There are some chance of losing data, i.e., when 2 replicas of data happen to be on the failed process nodes. If some critical data, e.g.,
\xff\serverList is lost, then the database will become unavailable and be hard to recover. If the data is not critical, e.g., user data, then database is able to function and status will report shard loss.
It’s recommended to run
triple configuration if you expect to lose 2 storage nodes.
Thank you @jzhou for the reply. We will most likely end up with RF=3. However, in worst case if we end up losing 3 nodes and critical data like
\xff\serverList end up in those servers, how can we recover? Is recovery even possible?
\xff\serverList is lost, we don’t have tool to recover from that.
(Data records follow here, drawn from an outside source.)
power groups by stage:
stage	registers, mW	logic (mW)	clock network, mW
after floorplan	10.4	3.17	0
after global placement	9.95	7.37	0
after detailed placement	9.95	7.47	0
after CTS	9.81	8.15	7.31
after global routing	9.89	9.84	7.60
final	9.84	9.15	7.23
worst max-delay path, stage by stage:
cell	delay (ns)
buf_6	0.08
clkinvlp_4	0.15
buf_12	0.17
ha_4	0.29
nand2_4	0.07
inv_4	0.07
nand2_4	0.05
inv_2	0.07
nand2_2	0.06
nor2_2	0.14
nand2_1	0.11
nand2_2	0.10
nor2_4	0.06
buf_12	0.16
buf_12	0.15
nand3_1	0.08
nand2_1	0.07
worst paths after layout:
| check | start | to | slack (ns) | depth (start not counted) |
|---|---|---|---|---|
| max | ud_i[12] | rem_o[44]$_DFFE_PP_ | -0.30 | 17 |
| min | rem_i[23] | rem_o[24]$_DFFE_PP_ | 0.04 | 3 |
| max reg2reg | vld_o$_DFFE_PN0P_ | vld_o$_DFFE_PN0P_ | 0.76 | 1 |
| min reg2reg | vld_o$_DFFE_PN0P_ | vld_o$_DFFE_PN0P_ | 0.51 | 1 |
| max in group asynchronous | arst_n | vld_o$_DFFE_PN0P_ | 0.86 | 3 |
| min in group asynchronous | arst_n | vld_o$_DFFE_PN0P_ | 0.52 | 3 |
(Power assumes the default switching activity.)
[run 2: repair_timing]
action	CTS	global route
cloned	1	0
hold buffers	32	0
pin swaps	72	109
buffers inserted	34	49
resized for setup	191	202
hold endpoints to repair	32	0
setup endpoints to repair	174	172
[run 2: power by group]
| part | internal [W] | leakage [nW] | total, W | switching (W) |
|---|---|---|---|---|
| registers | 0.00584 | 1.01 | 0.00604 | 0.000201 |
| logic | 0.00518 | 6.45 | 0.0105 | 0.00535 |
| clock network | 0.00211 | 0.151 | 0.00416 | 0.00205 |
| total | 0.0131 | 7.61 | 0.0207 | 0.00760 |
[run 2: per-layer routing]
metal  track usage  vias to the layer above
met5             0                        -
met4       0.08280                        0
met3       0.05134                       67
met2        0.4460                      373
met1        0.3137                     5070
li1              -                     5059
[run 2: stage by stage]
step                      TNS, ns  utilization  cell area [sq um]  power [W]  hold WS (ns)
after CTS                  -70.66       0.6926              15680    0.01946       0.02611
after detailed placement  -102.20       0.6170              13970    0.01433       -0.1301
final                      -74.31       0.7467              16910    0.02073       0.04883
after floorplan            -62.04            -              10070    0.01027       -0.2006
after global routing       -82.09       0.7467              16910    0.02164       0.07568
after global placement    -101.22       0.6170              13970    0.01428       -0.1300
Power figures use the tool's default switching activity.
--- config.mk ---
export PLATFORM = sky130hd
export DESIGN_NAME = csv_decimal_field_parser_unit
export DESIGN_NICKNAME = d
export VERILOG_FILES = /design/src/rtl/csvp_pkg.sv /design/src/rtl/csvp_core.sv /design/src/rtl/csvp_out_fifo.sv /design/src/rtl/csv_decimal_field_parser_unit.sv
export SDC_FILE = /design/constraint.sdc
export NUM_CORES = 1
export LEC_CHECK = 0
export BUFFER_PORTS_ARGS = -buffer_cell sky130_fd_sc_hd__buf_4
export CAP_MARGIN = 5
export CORE_MARGIN = 2
export CORE_UTILIZATION = 61
export DETAILED_ROUTE_END_ITERATION = 16
export PLACE_DENSITY_LB_ADDON = 0.05
export SETUP_SLACK_MARGIN = 0.3
export SYNTH_ARGS = -nofsm -noshare
export SYNTH_HDL_FRONTEND = slang
export SYNTH_SLANG_ARGS = --single-unit
--- constraint.sdc ---
create_clock -name clk -period 5.5 [get_ports clk]
set_input_delay 1.375 -clock clk [delete_from_list [all_inputs] [get_ports clk]]
set_output_delay 1.375 -clock clk [all_outputs]
set_load 0.01 [all_outputs]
Your data is still on available storage servers, and the best chance is to use
fdbserver -r kvfiledump to dump the data from the remaining storage servers.
I haven’t used
fdbserver -r kvfiledump before. Does this mean that we’ll need to develop applications to read the data dump and restore it to a new cluster, or are there alternative mechanisms for recovering data from the available dump?
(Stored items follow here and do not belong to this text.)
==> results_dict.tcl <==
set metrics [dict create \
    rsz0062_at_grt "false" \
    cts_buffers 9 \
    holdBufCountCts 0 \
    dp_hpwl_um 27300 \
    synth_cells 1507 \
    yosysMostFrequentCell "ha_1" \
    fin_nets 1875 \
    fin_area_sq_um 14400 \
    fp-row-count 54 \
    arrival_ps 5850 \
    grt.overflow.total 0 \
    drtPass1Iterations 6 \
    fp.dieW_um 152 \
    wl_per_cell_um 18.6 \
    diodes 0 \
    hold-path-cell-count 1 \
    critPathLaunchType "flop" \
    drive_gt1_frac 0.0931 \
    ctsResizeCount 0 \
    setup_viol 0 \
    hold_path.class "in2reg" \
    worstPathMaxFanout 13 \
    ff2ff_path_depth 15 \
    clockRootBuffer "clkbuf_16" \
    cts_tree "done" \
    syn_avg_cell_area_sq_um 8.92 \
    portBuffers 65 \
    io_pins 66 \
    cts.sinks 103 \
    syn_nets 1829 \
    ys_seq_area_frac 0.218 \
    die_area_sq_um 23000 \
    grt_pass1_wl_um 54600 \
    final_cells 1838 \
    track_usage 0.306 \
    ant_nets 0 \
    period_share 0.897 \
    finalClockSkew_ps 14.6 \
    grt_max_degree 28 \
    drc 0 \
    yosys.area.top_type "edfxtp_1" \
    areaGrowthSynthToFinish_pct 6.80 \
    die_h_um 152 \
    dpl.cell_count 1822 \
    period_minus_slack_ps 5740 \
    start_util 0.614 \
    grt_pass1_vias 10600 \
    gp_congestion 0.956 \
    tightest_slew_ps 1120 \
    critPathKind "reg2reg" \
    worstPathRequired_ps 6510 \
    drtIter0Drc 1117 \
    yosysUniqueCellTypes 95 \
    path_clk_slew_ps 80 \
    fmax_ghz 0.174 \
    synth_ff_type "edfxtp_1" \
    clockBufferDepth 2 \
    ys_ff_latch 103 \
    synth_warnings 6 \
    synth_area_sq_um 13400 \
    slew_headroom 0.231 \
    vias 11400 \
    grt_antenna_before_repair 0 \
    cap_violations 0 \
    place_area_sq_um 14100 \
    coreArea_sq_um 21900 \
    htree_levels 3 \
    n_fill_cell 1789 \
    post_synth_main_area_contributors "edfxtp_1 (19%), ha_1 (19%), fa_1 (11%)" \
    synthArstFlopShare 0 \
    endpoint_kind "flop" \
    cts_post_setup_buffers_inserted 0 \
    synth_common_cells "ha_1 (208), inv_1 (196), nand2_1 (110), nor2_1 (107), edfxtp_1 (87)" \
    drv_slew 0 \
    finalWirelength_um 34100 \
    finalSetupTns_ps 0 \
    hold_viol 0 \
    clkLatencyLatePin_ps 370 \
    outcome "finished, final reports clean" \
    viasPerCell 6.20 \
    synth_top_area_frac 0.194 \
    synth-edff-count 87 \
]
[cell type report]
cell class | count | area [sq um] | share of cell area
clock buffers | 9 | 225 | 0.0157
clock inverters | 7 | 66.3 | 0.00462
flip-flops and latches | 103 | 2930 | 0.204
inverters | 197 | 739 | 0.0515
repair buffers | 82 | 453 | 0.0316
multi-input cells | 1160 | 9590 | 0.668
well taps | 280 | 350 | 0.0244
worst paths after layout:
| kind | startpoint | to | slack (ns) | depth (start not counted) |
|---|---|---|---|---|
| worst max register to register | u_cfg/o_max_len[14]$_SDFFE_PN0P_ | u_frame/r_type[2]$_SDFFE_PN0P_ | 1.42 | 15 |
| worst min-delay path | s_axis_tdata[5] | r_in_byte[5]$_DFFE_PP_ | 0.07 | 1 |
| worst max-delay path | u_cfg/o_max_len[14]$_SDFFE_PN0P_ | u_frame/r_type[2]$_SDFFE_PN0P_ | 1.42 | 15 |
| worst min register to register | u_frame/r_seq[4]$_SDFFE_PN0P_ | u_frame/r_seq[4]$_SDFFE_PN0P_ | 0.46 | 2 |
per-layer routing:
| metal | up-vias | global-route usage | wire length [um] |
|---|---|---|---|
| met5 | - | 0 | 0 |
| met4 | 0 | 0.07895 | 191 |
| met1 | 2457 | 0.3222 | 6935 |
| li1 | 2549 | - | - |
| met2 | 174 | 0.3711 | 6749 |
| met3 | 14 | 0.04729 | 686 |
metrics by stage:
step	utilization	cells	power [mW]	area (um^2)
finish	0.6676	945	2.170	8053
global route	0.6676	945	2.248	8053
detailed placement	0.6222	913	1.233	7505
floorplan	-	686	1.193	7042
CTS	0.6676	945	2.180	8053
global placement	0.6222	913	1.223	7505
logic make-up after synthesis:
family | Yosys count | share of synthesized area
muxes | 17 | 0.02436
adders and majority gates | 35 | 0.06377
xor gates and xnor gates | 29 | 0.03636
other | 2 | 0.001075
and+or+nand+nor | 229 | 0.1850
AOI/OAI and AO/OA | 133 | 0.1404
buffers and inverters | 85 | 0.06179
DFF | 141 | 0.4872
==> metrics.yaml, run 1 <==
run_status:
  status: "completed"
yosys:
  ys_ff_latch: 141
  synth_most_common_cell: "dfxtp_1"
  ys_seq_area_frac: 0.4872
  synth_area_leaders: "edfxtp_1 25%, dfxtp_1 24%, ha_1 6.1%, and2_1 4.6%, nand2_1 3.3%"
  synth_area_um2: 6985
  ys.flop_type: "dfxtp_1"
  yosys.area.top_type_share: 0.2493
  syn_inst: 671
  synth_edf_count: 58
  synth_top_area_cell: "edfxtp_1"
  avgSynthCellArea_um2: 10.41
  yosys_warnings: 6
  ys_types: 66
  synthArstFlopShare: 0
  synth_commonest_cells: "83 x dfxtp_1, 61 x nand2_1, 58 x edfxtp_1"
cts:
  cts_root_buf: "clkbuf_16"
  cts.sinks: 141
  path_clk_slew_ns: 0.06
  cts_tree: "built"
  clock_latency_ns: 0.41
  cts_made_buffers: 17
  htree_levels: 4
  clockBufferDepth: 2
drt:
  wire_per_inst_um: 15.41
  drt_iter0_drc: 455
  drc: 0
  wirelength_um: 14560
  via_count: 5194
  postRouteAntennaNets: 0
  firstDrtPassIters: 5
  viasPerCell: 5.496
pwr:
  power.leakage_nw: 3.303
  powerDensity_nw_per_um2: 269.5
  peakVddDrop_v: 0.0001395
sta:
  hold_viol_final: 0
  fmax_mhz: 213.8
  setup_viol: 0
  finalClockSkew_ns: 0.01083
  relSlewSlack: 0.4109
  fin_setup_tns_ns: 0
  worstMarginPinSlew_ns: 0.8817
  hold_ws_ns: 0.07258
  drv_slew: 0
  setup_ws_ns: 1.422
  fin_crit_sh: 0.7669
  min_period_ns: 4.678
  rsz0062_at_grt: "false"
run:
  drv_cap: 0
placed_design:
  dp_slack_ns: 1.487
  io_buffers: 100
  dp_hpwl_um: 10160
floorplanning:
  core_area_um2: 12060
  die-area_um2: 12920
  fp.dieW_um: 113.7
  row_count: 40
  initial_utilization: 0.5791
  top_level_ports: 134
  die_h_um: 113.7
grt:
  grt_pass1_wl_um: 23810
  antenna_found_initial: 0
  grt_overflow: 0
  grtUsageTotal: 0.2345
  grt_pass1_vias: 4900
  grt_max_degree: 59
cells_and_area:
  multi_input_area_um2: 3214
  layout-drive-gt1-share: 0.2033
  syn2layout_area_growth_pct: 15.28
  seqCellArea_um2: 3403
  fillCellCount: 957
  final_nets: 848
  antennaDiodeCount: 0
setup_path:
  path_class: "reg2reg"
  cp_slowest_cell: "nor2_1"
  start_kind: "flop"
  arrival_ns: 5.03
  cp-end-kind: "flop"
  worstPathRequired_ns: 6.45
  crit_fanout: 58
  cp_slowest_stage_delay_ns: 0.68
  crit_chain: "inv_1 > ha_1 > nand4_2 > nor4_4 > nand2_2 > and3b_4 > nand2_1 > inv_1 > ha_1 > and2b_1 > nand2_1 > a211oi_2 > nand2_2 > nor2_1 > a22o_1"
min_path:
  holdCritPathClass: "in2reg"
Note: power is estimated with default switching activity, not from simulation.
-r kvfiledump is contributed from the community. So yes, you need to develop applications to restore the data to a new cluster. Alternatively, you need to consider backup and restore solutions, which is already documented. Snowflake uses a snapshot backup, taking advantage of AWS’s disk snapshot capability, which you could also ask around.
Some more info about data loss probability - FDB stores data on groups of ReplicationFactor storage servers, called “teams.” Teams are created such that each storage server is a member of many teams but an arbitrary set of ReplicationFactor storage servers most likely do not constitute a team. The number of teams that exist is a very low percentage of the number of possible teams. This why with RF=2 if you lose 2 storage servers you have a possibility of data loss but it’s not certain.
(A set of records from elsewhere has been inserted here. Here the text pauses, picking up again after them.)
## config.mk

```make
export PLATFORM = sky130hd
export DESIGN_NAME = ptmap_walker
export DESIGN_NICKNAME = d
export VERILOG_FILES = /design/src/rtl/ptmap_pkg.sv /design/src/rtl/ptmap_walker.sv
export SDC_FILE = /design/constraint.sdc
export NUM_CORES = 1
export LEC_CHECK = 0
export BUFFER_PORTS_ARGS = -buffer_cell sky130_fd_sc_hd__buf_4
export CELL_PAD_IN_SITES_DETAIL_PLACEMENT = 1
export CELL_PAD_IN_SITES_GLOBAL_PLACEMENT = 2
export CORE_AREA = 4 4 212 173
export CTS_BUF_LIST = sky130_fd_sc_hd__clkbuf_2 sky130_fd_sc_hd__clkbuf_4 sky130_fd_sc_hd__clkbuf_8
export DETAILED_ROUTE_END_ITERATION = 7
export DIE_AREA = 0 0 216 177
export HOLD_SLACK_MARGIN = 0.08
export PLACE_DENSITY_LB_ADDON = 0.08
export SLEW_MARGIN = 40
export SYNTH_ARGS = -nofsm -noshare
export SYNTH_HDL_FRONTEND = slang
export SYNTH_SLANG_ARGS = --single-unit
```

## constraint.sdc

```tcl
create_clock -name clk -period 5 [get_ports clk]
set_input_delay 0.75 -clock clk [delete_from_list [all_inputs] [get_ports clk]]
set_output_delay 0.75 -clock clk [all_outputs]
set_load 0.01 [all_outputs]
```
Thank you, @SteavedHams, for providing additional information. I’m not entirely sure I grasp this concept fully. Where can I read more about this? How will RF=2 vs RF=3 affect this?
I’m not sure if there’s a comment block or any docs about team selection, but the concept can be explained as:
If you have N storage hosts, there are (N choose RF) possible groups of hosts that could be represented in a storage team of size RF. For N=30 and RF=3, N choose RF would be over 24k but FDB will only choose a small percentage of the possibilities as storage teams. If you lose 3 hosts which comprise one of those teams, you would lose data, but if you lose 3 random hosts you have a low chance of there being a team that includes all of them.
If I recall correctly the team usage percentage is something like 5% for large clusters with RF=3, but I don’t remember what it would be for RF=2.